I turned to someone who keeps some verified seed, and they said they’d get it to me, but their major reaction over a minor misunderstanding soured the deal. But what was my alternative? I looked at the UC Davis list and the Washington State list and found that most of their offerings were bred for regions unlike where I’m growing and were patented with limitations on seed saving and seed sales. I looked at longer lists from bigger companies, but all those were owned by Monsanto. I was stuck between doing business with a difficult person or with a megacorporation that is buying up the world’s genetics. I couldn’t believe I stood at this juncture, not just as a farmer, but as a member of the human race. How did we get to the point where our staple crops are in the hands of so few?

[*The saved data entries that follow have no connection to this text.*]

`src/rtl/ctrl_pipe_pkg.sv`:
```
package ctrl_pipe_pkg;
  localparam int OPC_W    = 6;
  localparam int ALU_OP_W = 2;

  localparam logic [OPC_W-1:0] OPC_RR  = 6'h00;
  localparam logic [OPC_W-1:0] OPC_LD  = 6'h23;
  localparam logic [OPC_W-1:0] OPC_ST  = 6'h2B;
  localparam logic [OPC_W-1:0] OPC_BEQ = 6'h04;

  localparam logic [ALU_OP_W-1:0] ALU_ADD  = 2'b00;
  localparam logic [ALU_OP_W-1:0] ALU_SUB  = 2'b01;
  localparam logic [ALU_OP_W-1:0] ALU_FUNC = 2'b10;

  typedef struct packed {
    logic                reg_dst;
    logic [ALU_OP_W-1:0] alu_op;
    logic                alu_src;
    logic                branch;
  } ex_ctrl_t;

  typedef struct packed {
    logic mem_rd;
    logic mem_wr;
  } mem_ctrl_t;

  typedef struct packed {
    logic reg_wr;
    logic mem_to_reg;
  } wb_ctrl_t;

  typedef struct packed {
    ex_ctrl_t  ex;
    mem_ctrl_t mem;
    wb_ctrl_t  wb;
  } id_ex_t;

  typedef struct packed {
    mem_ctrl_t mem;
    wb_ctrl_t  wb;
  } ex_mem_t;

  typedef struct packed {
    wb_ctrl_t wb;
  } mem_wb_t;
endpackage

```
`src/rtl/ctrl_decode.sv`:
```
module ctrl_decode
  import ctrl_pipe_pkg::*;
(
  input  logic [OPC_W-1:0] opc_i,
  output id_ex_t           ctrl_o
);
  always_comb begin
    ctrl_o = '0;
    case (opc_i)
      OPC_RR: begin
        ctrl_o.ex.reg_dst = 1'b1;
        ctrl_o.ex.alu_op  = ALU_FUNC;
        ctrl_o.wb.reg_wr  = 1'b1;
      end
      OPC_LD: begin
        ctrl_o.ex.alu_op     = ALU_ADD;
        ctrl_o.ex.alu_src    = 1'b1;
        ctrl_o.mem.mem_rd    = 1'b1;
        ctrl_o.wb.reg_wr     = 1'b1;
        ctrl_o.wb.mem_to_reg = 1'b1;
      end
      OPC_ST: begin
        ctrl_o.ex.alu_op  = ALU_ADD;
        ctrl_o.ex.alu_src = 1'b1;
        ctrl_o.mem.mem_wr = 1'b1;
      end
      OPC_BEQ: begin
        ctrl_o.ex.alu_op = ALU_SUB;
        ctrl_o.ex.branch = 1'b1;
      end
      default: ctrl_o = '0;
    endcase
  end
endmodule

```
`src/rtl/ctrl_stage_reg.sv`:
```
module ctrl_stage_reg #(
  parameter int W = 1
) (
  input  logic         clk_i,
  input  logic         rst_ni,
  input  logic [W-1:0] d_i,
  output logic [W-1:0] q_o
);
  always_ff @(posedge clk_i or negedge rst_ni) begin
    if (!rst_ni) q_o <= '0;
    else         q_o <= d_i;
  end
endmodule

```
`src/rtl/ctrl_pipe.sv`:
```
module ctrl_pipe
  import ctrl_pipe_pkg::*;
(
  input  logic                clk_i,
  input  logic                rst_ni,
  input  logic                flush_i,
  input  logic [OPC_W-1:0]    opcode_i,
  output logic                id_ex_reg_dst_o,
  output logic [ALU_OP_W-1:0] id_ex_alu_op_o,
  output logic                id_ex_alu_src_o,
  output logic                id_ex_branch_o,
  output logic                id_ex_mem_rd_o,
  output logic                id_ex_mem_wr_o,
  output logic                id_ex_reg_wr_o,
  output logic                id_ex_mem_to_reg_o,
  output logic                ex_mem_mem_rd_o,
  output logic                ex_mem_mem_wr_o,
  output logic                ex_mem_reg_wr_o,
  output logic                ex_mem_mem_to_reg_o,
  output logic                mem_wb_reg_wr_o,
  output logic                mem_wb_mem_to_reg_o
);
  localparam int IDEX_W  = $bits(id_ex_t);
  localparam int EXMEM_W = $bits(ex_mem_t);
  localparam int MEMWB_W = $bits(mem_wb_t);

  id_ex_t  dec_ctrl, id_ex_d, id_ex_q;
  ex_mem_t ex_mem_d, ex_mem_q;
  mem_wb_t mem_wb_d, mem_wb_q;

  ctrl_decode u_dec (.opc_i(opcode_i), .ctrl_o(dec_ctrl));

  // bubble: nothing state-changing enters execute
  assign id_ex_d = flush_i ? '0 : dec_ctrl;

  // execute group retires at this boundary
  assign ex_mem_d.mem = id_ex_q.mem;
  assign ex_mem_d.wb  = id_ex_q.wb;

  // memory group retires at this boundary
  assign mem_wb_d.wb  = ex_mem_q.wb;

  ctrl_stage_reg #(.W(IDEX_W)) u_id_ex (
    .clk_i(clk_i), .rst_ni(rst_ni), .d_i(id_ex_d), .q_o(id_ex_q)
  );
  ctrl_stage_reg #(.W(EXMEM_W)) u_ex_mem (
    .clk_i(clk_i), .rst_ni(rst_ni), .d_i(ex_mem_d), .q_o(ex_mem_q)
  );
  ctrl_stage_reg #(.W(MEMWB_W)) u_mem_wb (
    .clk_i(clk_i), .rst_ni(rst_ni), .d_i(mem_wb_d), .q_o(mem_wb_q)
  );

  assign id_ex_reg_dst_o     = id_ex_q.ex.reg_dst;
  assign id_ex_alu_op_o      = id_ex_q.ex.alu_op;
  assign id_ex_alu_src_o     = id_ex_q.ex.alu_src;
  assign id_ex_branch_o      = id_ex_q.ex.branch;
  assign id_ex_mem_rd_o      = id_ex_q.mem.mem_rd;
  assign id_ex_mem_wr_o      = id_ex_q.mem.mem_wr;
  assign id_ex_reg_wr_o      = id_ex_q.wb.reg_wr;
  assign id_ex_mem_to_reg_o  = id_ex_q.wb.mem_to_reg;
  assign ex_mem_mem_rd_o     = ex_mem_q.mem.mem_rd;
  assign ex_mem_mem_wr_o     = ex_mem_q.mem.mem_wr;
  assign ex_mem_reg_wr_o     = ex_mem_q.wb.reg_wr;
  assign ex_mem_mem_to_reg_o = ex_mem_q.wb.mem_to_reg;
  assign mem_wb_reg_wr_o     = mem_wb_q.wb.reg_wr;
  assign mem_wb_mem_to_reg_o = mem_wb_q.wb.mem_to_reg;

  // assertions
  logic past_vld;
  always_ff @(posedge clk_i or negedge rst_ni) begin
    if (!rst_ni) past_vld <= 1'b0;
    else         past_vld <= 1'b1;
  end

  p_ex_mem_follows_r7: assert property (@(posedge clk_i) disable iff (!rst_ni)
    past_vld |-> (ex_mem_q.mem == $past(id_ex_q.mem)) && (ex_mem_q.wb == $past(id_ex_q.wb)));

  p_mem_wb_follows_r8: assert property (@(posedge clk_i) disable iff (!rst_ni)
    past_vld |-> mem_wb_q.wb == $past(ex_mem_q.wb));

  p_bubble_clear_r6: assert property (@(posedge clk_i) disable iff (!rst_ni)
    past_vld && $past(flush_i) |-> id_ex_q == '0);

  p_rd_wr_excl_r3: assert property (@(posedge clk_i) disable iff (!rst_ni)
    !(id_ex_q.mem.mem_rd && id_ex_q.mem.mem_wr) && !(ex_mem_q.mem.mem_rd && ex_mem_q.mem.mem_wr));

  p_branch_no_write_r4: assert property (@(posedge clk_i) disable iff (!rst_ni)
    id_ex_q.ex.branch |-> !id_ex_q.wb.reg_wr && !id_ex_q.mem.mem_wr);

  p_unknown_zero_r5: assert property (@(posedge clk_i) disable iff (!rst_ni)
    past_vld && !$past(opcode_i == OPC_RR || opcode_i == OPC_LD ||
                       opcode_i == OPC_ST || opcode_i == OPC_BEQ) |-> id_ex_q == '0);
endmodule

```
`config.mk`:
```
export PLATFORM = sky130hd
export DESIGN_NAME = ctrl_pipe
export DESIGN_NICKNAME = d
export VERILOG_FILES = /design/src/rtl/ctrl_pipe_pkg.sv /design/src/rtl/ctrl_decode.sv /design/src/rtl/ctrl_stage_reg.sv /design/src/rtl/ctrl_pipe.sv
export SDC_FILE = /design/constraint.sdc
export NUM_CORES = 1
export LEC_CHECK = 0
export ABC_CLOCK_PERIOD_IN_PS = 800
export CAP_MARGIN = 20
export CORE_AREA = 5 5 42 44
export CTS_CLUSTER_SIZE = 40
export DETAILED_ROUTE_END_ITERATION = 10
export DIE_AREA = 0 0 47 49
export DONT_BUFFER_PORTS = 1
export SLEW_MARGIN = 20
export SYNTH_ARGS = -nofsm -noshare
export SYNTH_HDL_FRONTEND = slang
export SYNTH_SLANG_ARGS = --single-unit
```
`constraint.sdc`:
```
create_clock -name clk_i -period 0.8 [get_ports clk_i]
set_input_delay 0 -clock clk_i [delete_from_list [all_inputs] [get_ports clk_i]]
set_output_delay 0 -clock clk_i [all_outputs]
set_load 0.01 [all_outputs]
```
# == Word-level counts from Yosys, hierarchy flattened ==
# Cells that the tools add are included.
# word_totals
ff_bits,15
latchBits,0
mem_bits_rw,0
mem_bits_ro,0
wordCells,17
mem_count,0
# op_classes
add_sub_neg,0
n_mul,0
n_div,0
n_lt_le_gt_ge,0
eq_ne,3
shifts,0
muxes,8
n_bitwise,0
reduce_logical,3
# op_table
cell,count
$eq A6 B6 Y1 const B,2
$mux W9,1
$eq A6 B3 Y1 const B,1
$logic_not A6 Y1,1
$mux W1,6
$pmux W2 S2,1
$reduce_or A2 Y1,2

# == Logic depth before layout (Yosys ltp) ==
# Gate-level depths: netlist (run 1).
# depth
word_depth,4
mapped_depth,2

# == Modules after synthesis ==
# From an unflattened synthesis (run 1), not the netlist that was laid out.
# hier_totals
cells_unflattened,37
hier_area_um2,531.8
# modules_own_cells
module,n_inst,cells_per_inst,area_each_um2
ctrl_stage_reg at u_id_ex,1,9,225.2
ctrl_decode,1,13,100.1
ctrl_stage_reg at u_ex_mem,1,4,100.1
ctrl_pipe,1,9,56.3
ctrl_stage_reg at u_mem_wb,1,2,50.0

# == Worst setup path after synthesis (run 1) ==
# Ideal clock, no wire load.
# synth_timing
path_type,input-to-reg
startpoint,input port opcode_i[0]
endpoint,register u_id_ex.q_o[4]
t_arrival_ps,753
t_required_ps,695
path_slack_ps,-58
cell_stages,2
path_buffers,0
path_cell_list,or4_4 nor4b_1
# synth_lines
item,line_no,text
"start, declared",ctrl_pipe.sv:7,"input logic [OPC_W-1:0] opcode_i,"
"end signal, assigned",ctrl_stage_reg.sv:11,else q_o <= d_i;
"end, declared",ctrl_stage_reg.sv:7,output logic [W-1:0] q_o

# == Final worst setup path (run 1) ==
# layout_timing
startpoint,register u_ex_mem.q_o[0]
endpoint,output port ex_mem_mem_to_reg_o
# layout_lines
item,line_no,text
"start, declared",ctrl_stage_reg.sv:7,
"start signal, assigned",ctrl_stage_reg.sv:11,
"end, declared",ctrl_pipe.sv:19,"output logic ex_mem_mem_to_reg_o,"
# No word-level cell between the ends.

==> results of run 1 <==
final cells by class:
cell class / instances / area (sq um)
fill: 146 / 921
sequential: 12 / 300
multi-input combinational: 10 / 87.6
timing repair buffer: 5 / 50.0
clock buffer: 3 / 22.5
tap: 16 / 20.0
synthesized netlist by cell type:
| library cell | count | area share |
|---|---|---|
| dfrtp_1 | 12 | 0.76 |
| buf_4 | 3 | 0.057 |
| nor4b_1 | 3 | 0.067 |
| nor2_1 | 2 | 0.019 |
| a21oi_1 | 1 | 0.013 |
| nand4b_1 | 1 | 0.022 |
| nor3_1 | 1 | 0.013 |
| or3_1 | 1 | 0.016 |
| or4_4 | 1 | 0.029 |
logic make-up (layout without fill, tap and decap cells):
kind of cell	count (synthesis)	after routing	share of synthesized area
flops	12	12	0.764
simple gates	9	9	0.166
buf+inv	3	8	0.0573
compound gates	1	1	0.0127
sequential cells by signal (all words and copies together) (netlist names):
| register | cells |
|---|---|
| u_id_ex.q_o | 7 |
| u_ex_mem.q_o | 3 |
| u_mem_wb.q_o | 2 |
routing by layer:
metal | global-route usage | share of wire | vias to the layer above
met3 | 0.0295 | 0.16 | 2
li1 | - | - | 95
met2 | 0.0928 | 0.45 | 16
met4 | 0.111 | 0.039 | 0
met5 | 0 | 0 | -
met1 | 0.0618 | 0.35 | 103
worst min-delay path by stage:
stage | start | endpoint | slack, ns | cells past startpoint
final | opcode_i[3] | u_id_ex.q_o[6] | -0.21 | 1
after global routing | opcode_i[3] | u_id_ex.q_o[6] | -0.22 | 1
after CTS | opcode_i[3] | u_id_ex.q_o[6] | -0.21 | 1
after detailed placement | rst_ni | u_ex_mem.q_o[2] | -0.30 | 0
after global placement | rst_ni | u_mem_wb.q_o[1] | -0.30 | 0
after floorplan | rst_ni | u_ex_mem.q_o[0] | -0.30 | 0
repair_timing:
action | in CTS | in global routing
gates resized for setup | 2 | 1
cloned | 0 | 0
setup endpoints to repair | 4 | 5
setup buffers | 0 | 1
endpoints found under the hold margin | 19 | 6
power by group through the flow:
stage               registers [uW]  logic, uW  clock network [uW]
global route                   615       35.4                 381
finish                         615       32.4                 345
CTS                            615       30.9                 366
global placement               627       14.8                   0
floorplan                      627       14.0                   0
detailed placement             627       15.2                   0
per-stage QoR:
stage | util | setup TNS (ns) | cells | setup slack [ns]
finish | 0.343 | 0 | 46 | 0.0217
global route | 0.343 | -0.0263 | 46 | -0.00752
global placement | 0.298 | -0.134 | 40 | -0.0672
CTS | 0.334 | 0 | 45 | 0.00363
floorplan | - | -0.0785 | 25 | -0.0393
detailed placement | 0.298 | -0.226 | 40 | -0.119
==> impl_metrics.json, run 1 <==
{
  "cts_num_sinks": 12,
  "power.density_nw_per_um2": 2070,
  "ys_types": 9,
  "reg2reg_to": "u_ex_mem.q_o[2]",
  "vdd_ir_drop_max_uv": 568,
  "grt_max_degree": 13,
  "crit_family": "flip-flops",
  "avgRoutedWirePerCell_um": 15.6,
  "leakage_uw": 0.000222,
  "power_frac_clock": 0.347,
  "finalInstanceArea_sq_um": 480,
  "synthCells": 25,
  "p_sw_uw": 193,
  "path_max_fanout": 2,
  "cp-end-kind": "output pin",
  "rr_worst_depth": 0,
  "clk_latency_ns": 0.26,
  "crit-reg2reg-launch": "u_id_ex.q_o[2]",
  "die_w_um": 47,
  "r2r_setup_slack_ns": 0.25,
  "portBuffers": 0,
  "rows": 14,
  "critPathKind": "reg2out",
  "drv_cap": 0,
  "die_y_um": 49,
  "start_kind": "flop",
  "first_pass_iters": 1,
  "grt_antenna_before_repair": 0,
  "yosysSeqAreaShare": 0.764,
  "finalWirelength_um": 717,
  "grt_pass1_wl_mm": 1.04,
  "place_area_sq_um": 418,
  "viasPerCell": 4.70,
  "finalPower_uw": 992,
  "path_clk_slew_ns": 0.07,
  "slew_viol_final": 0,
  "core_sq_um": 1400,
  "grt_pass1_vias": 258,
  "vias": 216,
  "finalSetupViolCount": 0,
  "internal_power_uw": 799,
  "endpoint": "ex_mem_mem_to_reg_o",
  "fin_crit_sh": 0.973,
  "grt_overflow": 0,
  "worstPathArrival_ns": 0.78,
  "ios": 24,
  "final_common_cell": "dfrtp_1",
  "min_period_ns": 0.778,
  "hold_buffers": 2,
  "combPwrFrac": 0.033,
  "antenna_left": 0,
  "clock_path_buffers": 2,
  "crit_cells": 1,
  "status": "finished with violations",
  "power_switching_share": 0.194,
  "cpPeakStageDelay_ns": 0.39,
  "h-tree-depth": 1,
  "final_nets": 41,
  "grt_setup_unrepaired": "true",
  "initial_core_util": 0.280,
  "path_cells": "buf_6",
  "yosysWarnings": 0,
  "drive_above_1_share": 0.333,
  "mostFrequentLayoutCells": "dfrtp_1 (12), clkbuf_4 (3)",
  "avgSynthCellArea_sq_um": 15.7,
  "syn_area_sq_um": 393,
  "hold_viol_final": 6,
  "critPathBufInv": 1,
  "grt_usage": 0.0713,
  "cts_buffers": 3,
  "design.die.area_sq_um": 2300,
  "syn-num-nets": 34,
  "cts_tree": "done",
  "crit_path_top_delay_cell": "dfrtp_1",
  "place_congestion": 0.742,
  "pwr-share-seq": 0.620,
  "violations": "hold timing",
  "root_buffer": "clkbuf_4",
  "finClkSkew_ns": 0.00459,
  "syn_to_final_growth_pct": 22.3,
  "dp_hpwl_um": 538,
  "worstPathRequired_ns": 0.80,
  "tightest_slew_ns": 0.507,
  "first_iter_violations": 0,
  "relSlewSlack": 0.661,
  "drc": 0,
  "crit_start": "u_ex_mem.q_o[0]",
  "max_freq_mhz": 1280,
  "synth_seq_cells": 12,
  "diodes": 0,
  "holdWs_ns": -0.205,
  "hold_class": "in2reg"
}
No activity file was read; power rests on OpenSTA's default activity.
==> run 2, diff against run 1 <==
--- a/config.mk
+++ b/config.mk
@@ -7,11 +7,14 @@
 export LEC_CHECK = 0
 export ABC_CLOCK_PERIOD_IN_PS = 800
 export CAP_MARGIN = 20
+export CELL_PAD_IN_SITES_DETAIL_PLACEMENT = 1
+export CELL_PAD_IN_SITES_GLOBAL_PLACEMENT = 1
 export CORE_AREA = 5 5 42 44
 export CTS_CLUSTER_SIZE = 40
 export DETAILED_ROUTE_END_ITERATION = 10
 export DIE_AREA = 0 0 47 49
 export DONT_BUFFER_PORTS = 1
+export PLACE_DENSITY_LB_ADDON = 0.1
 export SLEW_MARGIN = 20
 export SYNTH_ARGS = -nofsm -noshare
 export SYNTH_HDL_FRONTEND = slang
==> impl_metrics.json, run 2 (same netlist as run 1, synthesis figures left out) <==
{
  "design.die.area_sq_um": 2300,
  "critPathKind": "reg2out",
  "largest_reg_flops": 7,
  "cp-end-kind": "output pin",
  "avgRoutedWirePerCell_um": 17.6,
  "fin_cells": 49,
  "power.density_nw_per_um2": 2240,
  "hold_path_end": "u_id_ex.q_o[4]",
  "cts_num_sinks": 12,
  "crit-reg2reg-launch": "u_id_ex.q_o[3]",
  "grt_pass1_wl_mm": 1.36,
  "min_path_cells": 1,
  "crit_family": "flip-flops",
  "path_cells": "buf_6",
  "largestRegisters": "u_id_ex.q_o: 7 flops, u_ex_mem.q_o: 3 flops, u_mem_wb.q_o: 2 flops",
  "crit_cells": 1,
  "fin_crit_sh": 0.999,
  "cts_tree": "done",
  "final_common_cell": "dfrtp_1",
  "first_iter_violations": 2,
  "vias": 237,
  "worstPathArrival_ns": 0.80,
  "min_period_ns": 0.800,
  "clk_latency_ns": 0.27,
  "grt_antenna_before_repair": 0,
  "clock_path_buffers": 2,
  "hold_viol_final": 7,
  "finalWirelength_um": 860,
  "grt_usage": 0.0946,
  "cpPeakStageDelay_ns": 0.39,
  "violations": "hold timing",
  "drive_above_1_share": 0.394,
  "hold_class": "in2reg",
  "relSlewSlack": 0.655,
  "viasPerCell": 4.84,
  "mostFrequentLayoutCells": "dfrtp_1 (12), buf_4 (4), clkbuf_4 (3)",
  "finalInstanceArea_sq_um": 502,
  "syn_to_final_growth_pct": 27.7,
  "path_max_fanout": 2,
  "place_area_sq_um": 425,
  "start_kind": "flop",
  "grt_max_degree": 13,
  "rows": 14,
  "path_clk_slew_ns": 0.07,
  "status": "finished with violations",
  "root_buffer": "clkbuf_4",
  "first_pass_iters": 4,
  "die_y_um": 49,
  "leakage_uw": 0.000238,
  "crit_path_top_delay_cell": "dfrtp_1",
  "drv_cap": 0,
  "finClkSkew_ns": 0.000862,
  "max_freq_mhz": 1250,
  "place_congestion": 0.642,
  "reg2reg_to": "u_ex_mem.q_o[0]",
  "r2r_setup_slack_ns": 0.06,
  "critPathBufInv": 1,
  "worstHoldStart": "opcode_i[3]",
  "finalSetupViolCount": 0,
  "dp_hpwl_um": 673,
  "grt_setup_unrepaired": "true",
  "holdWs_ns": -0.219,
  "cts_buffers": 3,
  "largest-register": "u_id_ex.q_o",
  "h-tree-depth": 1,
  "tightest_slew_ns": 0.516,
  "slew_viol_final": 0,
  "ios": 24,
  "rr_worst_depth": 2,
  "dp.cells": 41,
  "die_w_um": 47,
  "fillers": 150,
  "grt_overflow": 0,
  "initial_core_util": 0.280,
  "crit_start": "u_id_ex.q_o[3]",
  "final_nets": 43,
  "diodes": 0,
  "drc": 0,
  "core_sq_um": 1400,
  "fin_setup_tns_ns": 0,
  "worstPathRequired_ns": 0.80,
  "antenna_left": 0,
  "vdd_ir_drop_max_uv": 617,
  "portBuffers": 0,
  "hold_buffers": 1,
  "grt_pass1_vias": 279
}
-- run 2: cell types whose count changed in the layout (fill, tap and decap cells not counted), sizes merged --
cell	previous run	this run
buf	3	6
dlygate4sd3	2	1
clkbuf	3	4
-- run 2: cell type report --
class                   count  area (sq um)  area share
multi-input cells          10          82.6       0.165
clock buffers               4          36.3      0.0723
well taps                  16          20.0      0.0399
repair buffers              7          62.6       0.125
flip-flops and latches     12           300       0.599
-- run 2: worst max path at each step --
| stage | endpoint |
|---|---|
| floorplan | u_id_ex.q_o[4] |
| global placement | u_id_ex.q_o[4] |
| finish | id_ex_mem_rd_o |
| detailed placement | u_id_ex.q_o[6] |
| CTS | ex_mem_mem_rd_o |
| global route | ex_mem_mem_rd_o |
-- run 2: per-layer routing --
metal,global-route usage,vias to the layer above,wire length (um),part of all wire
met2,0.138,22,451,0.52
met4,0.138,0,63,0.073
li1,-,100,-,-
met5,0,-,0,0
met1,0.0816,110,222,0.26
met3,0.0221,5,123,0.14
-- run 2: what timing repair did --
item                                    CTS  global route
endpoints found under the setup margin    4             4
pin swaps                                 0             0
gates resized for setup                   2             0
hold endpoints to repair                 19             7
gates cloned                              0             0
buffers inserted                          2             1
-- run 2: where the power goes --
part | internal [uW] | switching [uW]
Clock | 277 | 199
Combinational | 15.3 | 17.4
Sequential | 610 | 4.56
-- run 2: through the flow --
| step | power, uW | utilization | hold WS, ns | worst slack [ns] |
|---|---|---|---|---|
| finish | 1120 | 0.358 | -0.219 | 0.000438 |
| global route | 1180 | 0.358 | -0.239 | -0.0391 |
| CTS | 1150 | 0.353 | -0.233 | -0.0141 |
| detailed placement | 645 | 0.304 | -0.295 | -0.112 |
| global placement | 644 | 0.304 | -0.295 | -0.105 |
| floorplan | 641 | - | -0.296 | -0.0393 |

We know how, we know it’s a global problem, and we know we must undo the monopolization of life by re-democratizing seed. That requires collaboration, sharing, and reliance on each other. In that vein, I got back on the phone and called up friends and neighbors, asking for any bits that could be spared with the promise of returning seed to replenish their stock.
After much agonizing, driving between counties, and speed seed cleaning, I’m happy to say that all the fields are seeded, and this match-making season is closed.
When I tell people I’m a farmer, they say, “You must be glad for all this rain!” I can see the delight in their face, and the Californian in me shares this gladness. I hold onto that feeling as I tell them, “No.”
It’s been shitty. Fall planted crops got flooded and the ground is still too wet to work for spring and soon to be unheard of summer plantings. What little spring planting has been done was so far delayed that we might not have much to harvest in the summer.
“But the fruit growers must be glad,” they say to get some optimistic news. Strawberry roots rotted, and the fruit trees carry little fruit. Rain interferes with the pollinators, pollinated, and trees. Bees can’t fly with wet wings, and if they made it to a flower the rain might have washed away the pollen. The residual moisture on the petals lead to rot that penetrates into the branches. My friend’s plum trees bare a few green orbs amidst softened, rotting branches.
The rain has been a relief for our ground water systems, which we’ll need when the heat returns. But we need the regularity and moderation that plants adapted to such that we might have grain, blossoms, and food. It should be dry by now and fields ready for harvest. Rain, rain, go away, please. Come again another day.